Given a function $f:E\subseteq \mathbb{R} \to \mathbb{R}$ and finite (see edit) collection $\{E_k\} \subseteq E$ of disjoint sets and $d(E_n,E_m)>0 \forall n \neq m$, and $f|_{E_k}$ is constant. Then $f|_{\cup E_k}$ is continuous.
This fact is used in the proof of Lusin's theorem, but I can't see why $f$ must be continuous on the whole union. I would like an explanation of this step on the proof (I would be specially happy if presented a $\epsilon-\delta$ proof of this continuity, because this is what I'm more confortable with)
The whole proof can be found here.
Edit: I don't know if this edit is under the rules of math.stackexchange, but since it was pointed out in the answer, I wrote countable collection instead of finite collection, which is what I aimed for explanation on what I did not understood, so I edited the question to finite collection, because I still wnat to see an explanation of it and it doesn't feel right to create a new question about this. If this edit is not under the rules, please forgive me and feel free to unedit.
The result is false as you have stated it.

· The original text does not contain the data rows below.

## config.mk

```make
export PLATFORM = sky130hd
export DESIGN_NAME = core_top
export DESIGN_NICKNAME = d
export VERILOG_FILES = /design/src/rv32_isa_pkg.sv /design/src/core_uarch_pkg.sv /design/src/core_top.sv /design/src/alu_exec.sv /design/src/reg_file.sv /design/src/inst_decoder.sv /design/src/pc_unit.sv
export SDC_FILE = /design/constraint.sdc
export NUM_CORES = 2
export LEC_CHECK = 0
export BUFFER_PORTS_ARGS = -buffer_cell sky130_fd_sc_hd__buf_2
export CELL_PAD_IN_SITES_DETAIL_PLACEMENT = 0
export CELL_PAD_IN_SITES_GLOBAL_PLACEMENT = 1
export CORE_MARGIN = 5
export CORE_UTILIZATION = 46
export DETAILED_ROUTE_END_ITERATION = 8
export PLACE_DENSITY_LB_ADDON = 0.15
export SYNTH_ARGS = -nofsm -noshare
export SYNTH_HDL_FRONTEND = slang
export SYNTH_SLANG_ARGS = --single-unit
```

## constraint.sdc

```tcl
create_clock -name clk -period 7.83 [get_ports clk]
set_input_delay 0.783 -clock clk [delete_from_list [all_inputs] [get_ports clk]]
set_output_delay 0.783 -clock clk [all_outputs]
set_load 0.02 [all_outputs]
```
### config.mk
export PLATFORM = sky130hd
export DESIGN_NAME = uc_periph_top
export DESIGN_NICKNAME = d
export VERILOG_FILES = /design/src/rtl/periph_bus_pkg.sv /design/src/rtl/periph_reg_pkg.sv /design/src/rtl/periph_access_if.sv /design/src/rtl/periph_state_if.sv /design/src/rtl/access_decode.sv /design/src/rtl/capture_timer.sv /design/src/rtl/sci_receiver.sv /design/src/rtl/periph_execute.sv /design/src/rtl/read_result.sv /design/src/rtl/uc_periph_top.sv
export SDC_FILE = /design/constraint.sdc
export NUM_CORES = 1
export LEC_CHECK = 0
export ABC_AREA = 1
export ABC_CLOCK_PERIOD_IN_PS = 4900
export BUFFER_PORTS_ARGS = -buffer_cell sky130_fd_sc_hd__buf_2
export CORE_ASPECT_RATIO = 0.6
export CORE_MARGIN = 2
export CORE_UTILIZATION = 60
export CTS_CLUSTER_DIAMETER = 100
export CTS_CLUSTER_SIZE = 24
export DETAILED_ROUTE_END_ITERATION = 7
export GPL_TIMING_DRIVEN = 0
export PLACE_DENSITY = 0.81
export SYNTH_ARGS = -nofsm -noshare
export SYNTH_HDL_FRONTEND = slang
export SYNTH_SLANG_ARGS = --single-unit
### constraint.sdc
create_clock -name clk30 -period 4.9 [get_ports clk30]
set_input_delay 0.98 -clock clk30 [delete_from_list [all_inputs] [get_ports clk30]]
set_output_delay 0.98 -clock clk30 [all_outputs]
set_load 0.02 [all_outputs]
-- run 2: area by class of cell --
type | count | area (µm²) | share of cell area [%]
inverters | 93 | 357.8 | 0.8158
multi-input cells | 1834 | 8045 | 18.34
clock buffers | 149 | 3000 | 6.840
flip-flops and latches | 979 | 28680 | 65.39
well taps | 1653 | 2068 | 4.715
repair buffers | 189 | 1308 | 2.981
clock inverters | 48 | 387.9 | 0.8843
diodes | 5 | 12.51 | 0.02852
==> config.mk <==
export PLATFORM = sky130hd
export DESIGN_NAME = board_ctrl_top
export DESIGN_NICKNAME = d
export VERILOG_FILES = /design/src/logic/board_cfg_pkg.sv /design/src/logic/regbus_pkg.sv /design/src/logic/reg_if.sv /design/src/logic/tick_timer.sv /design/src/logic/fan_pwm.sv /design/src/logic/reg_access_fsm.sv /design/src/logic/board_regs.sv /design/src/logic/board_ctrl_top.sv
export SDC_FILE = /design/constraint.sdc
export NUM_CORES = 1
export LEC_CHECK = 0
export ABC_AREA = 1
export BUFFER_PORTS_ARGS = -buffer_cell sky130_fd_sc_hd__buf_4
export CAP_MARGIN = 25
export CORE_MARGIN = 3
export CORE_UTILIZATION = 30
export DETAILED_ROUTE_END_ITERATION = 7
export PLACE_DENSITY = 0.52
export SLEW_MARGIN = 20
export SYNTH_ARGS = -nofsm -noshare
export SYNTH_HDL_FRONTEND = slang
export SYNTH_SLANG_ARGS = --single-unit
==> constraint.sdc <==
create_clock -name soc_clk -period 5.45 [get_ports soc_clk]
set_clock_uncertainty 0.15 [all_clocks]
set_input_delay 0.2725 -clock soc_clk [delete_from_list [all_inputs] [get_ports soc_clk]]
set_output_delay 0.2725 -clock soc_clk [all_outputs]
set_load 0.05 [all_outputs]
==> src/logic/board_cfg_pkg.sv <==
package board_cfg_pkg;

  //////////////////////////////////////////////////
  // Register bus widths
  //////////////////////////////////////////////////

  // Byte address of one register
  localparam int unsigned RegAddrW = 8;

  // Data word of the register bus
  localparam int unsigned RegDataW = 32;

  //////////////////////////////////////////////////
  // Board timing and fan
  //////////////////////////////////////////////////

  // Duty setting from the board switches, one PWM period is 2**FanDutyW steps
  localparam int unsigned FanDutyW = 4;

  // 50 MHz soc_clk divided down to a 1 MHz RTC
  localparam int unsigned DefRtcDiv = 50;

  // soc_clk cycles per PWM step
  localparam int unsigned DefPwmPrescale = 4;

endpackage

Let $E_0=\{0\}$, for $n\in\Bbb Z^+$ let $E_n=\left\{\frac1n\right\}$; clearly $d(E_n,E_m)>0$ whenever $n\ne m$. Let $E=\bigcup_{n\ge 0}E_n$, and define
$$f:E\to\Bbb R:x\mapsto\begin{cases} x,&\text{if }x\in E\setminus E_0\\ 1,&\text{if }x=0\,. \end{cases}$$
Clearly $f$ is constant on each $E_n$, but $f$ is not continuous at $0$.